Given that, you might try increasing the amount of time that alfserver waits before escalating to SIGKILL. One second is a long time for a process to be unresponsive. Try small increments, for example, in alfserver.ini change this line:
SetPref timerAlfserverSignalEscalation 3
Also, the log indicates that you are running the server as root, which would be ok if you were causing the actually-launched apps to run as a different user. I think you’ve got “AlfProcessOwnerConfig login root” set in your alfserver.ini ? There is a chance that the “login” mode is adding an extra layer of complexity to this issue.
Usually we suggest you run your alfserver in one of two modes:
mode A:
- run alfserver as root
- use “AlfProcessOwnerConfig setuid $dispatcherUser”
- set up env configuration in alfserver.ini
mode B:
- run alfserver as some other user (like create an “alfserver” account), with a well-defined operating environment
- use “AlfProcessOwnerConfig server” in alfserver.ini
The above is a quote from Pixar’s replying to alfserver’s configuration.
In Digimax, we use mode A essentially but using a little tricky way to handle environment variables. It is common for an animation studio to have 2 or more productions concurrently using different versions of softwares (or renderers). For example, project A uses prman 13.3 while project B needs prman 14.0. Different softwares with different versions have different environment variable configurations and they have to be very carefully designed to satisfy any situation and even any combinations (ex, maya 7.0 + prman 13.0, maya 8.5 + prman 13.5.4).

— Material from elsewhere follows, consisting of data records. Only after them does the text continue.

File: src/hw/cnn_types_pkg.sv
`default_nettype none

package cnn_types_pkg;

	localparam int DATA_W    = 16;
	localparam int IN_CH     = 3;
	localparam int OUT_CH    = 8;
	localparam int KERNEL    = 3;
	localparam int TAPS      = KERNEL * KERNEL;
	localparam int IMG_W     = 32;
	localparam int IMG_H     = 32;
	localparam int OUT_W     = IMG_W - KERNEL + 1;
	localparam int OUT_H     = IMG_H - KERNEL + 1;
	localparam int FRAC_BITS = 8;   // weights and pixels share one fixed point format.
	localparam int ADDR_W    = 16;

	// one channel value in signed fixed point.
	typedef logic signed [DATA_W-1:0] data_t;

	// input channel i sits in the bits starting at DATA_W*i.
	typedef logic [IN_CH-1:0][DATA_W-1:0] pixel_t;

	// output channel j sits in the bits starting at DATA_W*j.
	typedef logic [OUT_CH-1:0][DATA_W-1:0] result_t;

	// one weight word per output channel for a single window tap.
	typedef pixel_t [OUT_CH-1:0] tap_weights_t;

	typedef data_t channel_vec_t [OUT_CH];

endpackage

`default_nettype wire
File: src/hw/frame_ctrl_pkg.sv
`default_nettype none

package frame_ctrl_pkg;

	typedef enum logic [1:0]
	{
		IDLE,
		STREAM,
		DRAIN
	} frame_state_e;

	typedef enum logic [1:0]
	{
		LOAD_IDLE,
		LOAD_RUN,
		LOAD_HOLD
	} load_state_e;

	localparam int WEIGHT_WORDS = cnn_types_pkg::TAPS * cnn_types_pkg::OUT_CH;
	localparam int BIAS_WORDS   = cnn_types_pkg::OUT_CH;
	localparam int FRAME_PIXELS = cnn_types_pkg::IMG_W * cnn_types_pkg::IMG_H;

endpackage

`default_nettype wire

File: src/hw/frame_control.sv
`timescale 1ns/1ps
`default_nettype none

module frame_control (
	input  logic                             clk,
	input  logic                             rst,
	input  logic                             pixel_store_done,
	output logic [cnn_types_pkg::ADDR_W-1:0] read_pixel_addr,
	output logic                             read_pixel_signal,
	output logic                             window_shift,
	output logic                             save_enable,
	output logic [cnn_types_pkg::ADDR_W-1:0] output_row,
	output logic [cnn_types_pkg::ADDR_W-1:0] output_col,
	output logic                             layer1_calculation_done
);
	import cnn_types_pkg::*;
	import frame_ctrl_pkg::*;

	localparam logic [ADDR_W-1:0] LAST_PIXEL = ADDR_W'(FRAME_PIXELS - 1);
	localparam logic [ADDR_W-1:0] EDGE       = ADDR_W'(KERNEL - 1);

	frame_state_e      state;
	logic              drain_cnt;
	logic [ADDR_W-1:0] pix_addr;

	// stage 1 is the pixel on the memory output, stage 2 the newest window pixel.
	logic              valid1;
	logic              valid2;
	logic [ADDR_W-1:0] row1;
	logic [ADDR_W-1:0] col1;
	logic [ADDR_W-1:0] row2;
	logic [ADDR_W-1:0] col2;
	logic              done_q;

	always_ff @(posedge clk or posedge rst)
	begin
		if (rst)
		begin
			state     <= IDLE;
			pix_addr  <= '0;
			drain_cnt <= 1'b0;
		end
		else
		begin
			case (state)
				IDLE:
				begin
					pix_addr <= '0;
					if (pixel_store_done)
					begin
						state <= STREAM;
					end
				end
				STREAM:
				begin
					drain_cnt <= 1'b0;
					if (pix_addr == LAST_PIXEL)
					begin
						state    <= DRAIN;
						pix_addr <= '0;
					end
					else
					begin
						pix_addr <= pix_addr + 1'b1;
					end
				end
				DRAIN:
				begin
					drain_cnt <= 1'b1;
					if (drain_cnt)
					begin
						state <= IDLE;   // the last pixel has reached the window.
					end
				end
				default:
				begin
					state <= IDLE;
				end
			endcase
		end
	end

	assign read_pixel_addr   = pix_addr;
	assign read_pixel_signal = (state == STREAM);

	always_ff @(posedge clk or posedge rst)
	begin
		if (rst)
		begin
			valid1 <= 1'b0;
			valid2 <= 1'b0;
			done_q <= 1'b0;
		end
		else
		begin
			valid1 <= read_pixel_signal;
			valid2 <= valid1;
			done_q <= save_enable && (output_row == ADDR_W'(OUT_H - 1))
				&& (output_col == ADDR_W'(OUT_W - 1));
		end
	end

	always_ff @(posedge clk)
	begin
		row1 <= ADDR_W'(pix_addr / IMG_W);
		col1 <= ADDR_W'(pix_addr % IMG_W);
		row2 <= row1;
		col2 <= col1;
	end

	assign window_shift = valid1;   // data returned this cycle enters the window.

	// a full 3x3 window exists once the newest pixel is two rows and two columns in.
	assign save_enable = valid2 && (row2 >= EDGE) && (col2 >= EDGE);
	assign output_row  = row2 - EDGE;
	assign output_col  = col2 - EDGE;

	assign layer1_calculation_done = done_q;

endmodule

`default_nettype wire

In order to handle this complicated situation for your alfserver (or render nodes in render farm), you have to put lots of “env” attributes in your alfserver.ini. The worse is environment is changing such that you have to change that “env” often and often. Some situations you need to re-configurate that “env”:
- Adding a new software in render farm. (ex, mental ray renderer)
- Adding a software with different version. (ex, houdini 9.0 and houdini 9.5)
- 2 production projects use the same softwares but different environments. (ex, different MAYA_PLUGIN_PATH)
There are lots of ways to handle those and what we have in Digimax is:
Wrap the job command
In default, alfserver will invoke the program (ex, prman, maya, nuke, …) directly after setting up some environment variables (in mode A). Here we just use an indirect way by wrapping the whole command (program + arguments).
For example, the original command is:
prman -Progress -t:2 "//file_server/.../ooxx.rib"
We wrap it into something like this:
alf_runner --prog prman --envkey rps-13.5 \
--envkey RenderMan_Studio-1.0.1-Maya8.5 -- \
-Progress -t:2 "//file_server/.../ooxx.rib"
Prepare a script to handle all kinds of job running and environment configuration
Then, we prepare a script alf_runner which is something like this:
#!/bin/bash
###################
#
# a script cooperating with RenderMan programs to handel envkeys
# please refer to ~RPS/etc/alfserver.ini for the counterpart
#
# author: Shuen-Huei (Drake) Guan
#
# input: alf_runner
# --prog prman
# --envkey RenderMan_Studio-1.0.1-Maya8.5 --envkey prman-13.5
# -- -Progress "ooxx.rib"
# ouput: prman -Progress "ooxx.rib"
#
# note: take care of envkeys. their naming is very sensitive to lots of things.
###################
# parsing envkeys
#
OOXX=`getopt -o e: --long prog:,envkey: -- "$@"`
if [ $? != 0 ] ; then echo "Terminating..." >&2 ; exit 1 ; fi
eval set -- "$OOXX"
PROG=''
RAT=''
RPS=''
MAYA=''
while true ; do
case "$1" in
--prog)
##################
# get program name
PROG=$2 ;
shift 2 ;;
--envkey)
#################
# for each envkey, source different env file
case "$2" in
RenderMan_Studio-1.0.1-Maya8.5)
. "/.../rms_1.0.1_for_maya_8.5_env"
RAT=$2
shift 2 ;;
prman-13.0.3)
. "/.../rps_13.0_env"
RPS=$2
shift 2 ;;
prman-13.5.4)
. "/.../rps_13.5.4_env"
RPS=$2
shift 2 ;;
maya-8.5)
. "/.../maya_8.5_env"
MAYA=$2
shift 2 ;;
*)
echo $2
shift 2 ;;
esac ;;
--)
shift
break ;;
*)
echo "Internal error!"
exit 1 ;;
esac
done
if [ -z `which ${PROG}` ];
then
echo "can't find program: '${PROG}' @" `hostname`
else
exec ${PROG} $*
fi
# vim: ai sw=4 sts=4 et nu:
Then, we can just alter alf_runner and corresponding ooxx.env without changing alfserver.ini and restarting alfserver. That is, we can just make environment modification on-the-fly without any server restart!
Note. Alfserver is the service for remote job handling. It is part of RMS (RenderMan Studio) or RAT (Renderman Artists Tools) which is the trademark of Pixar.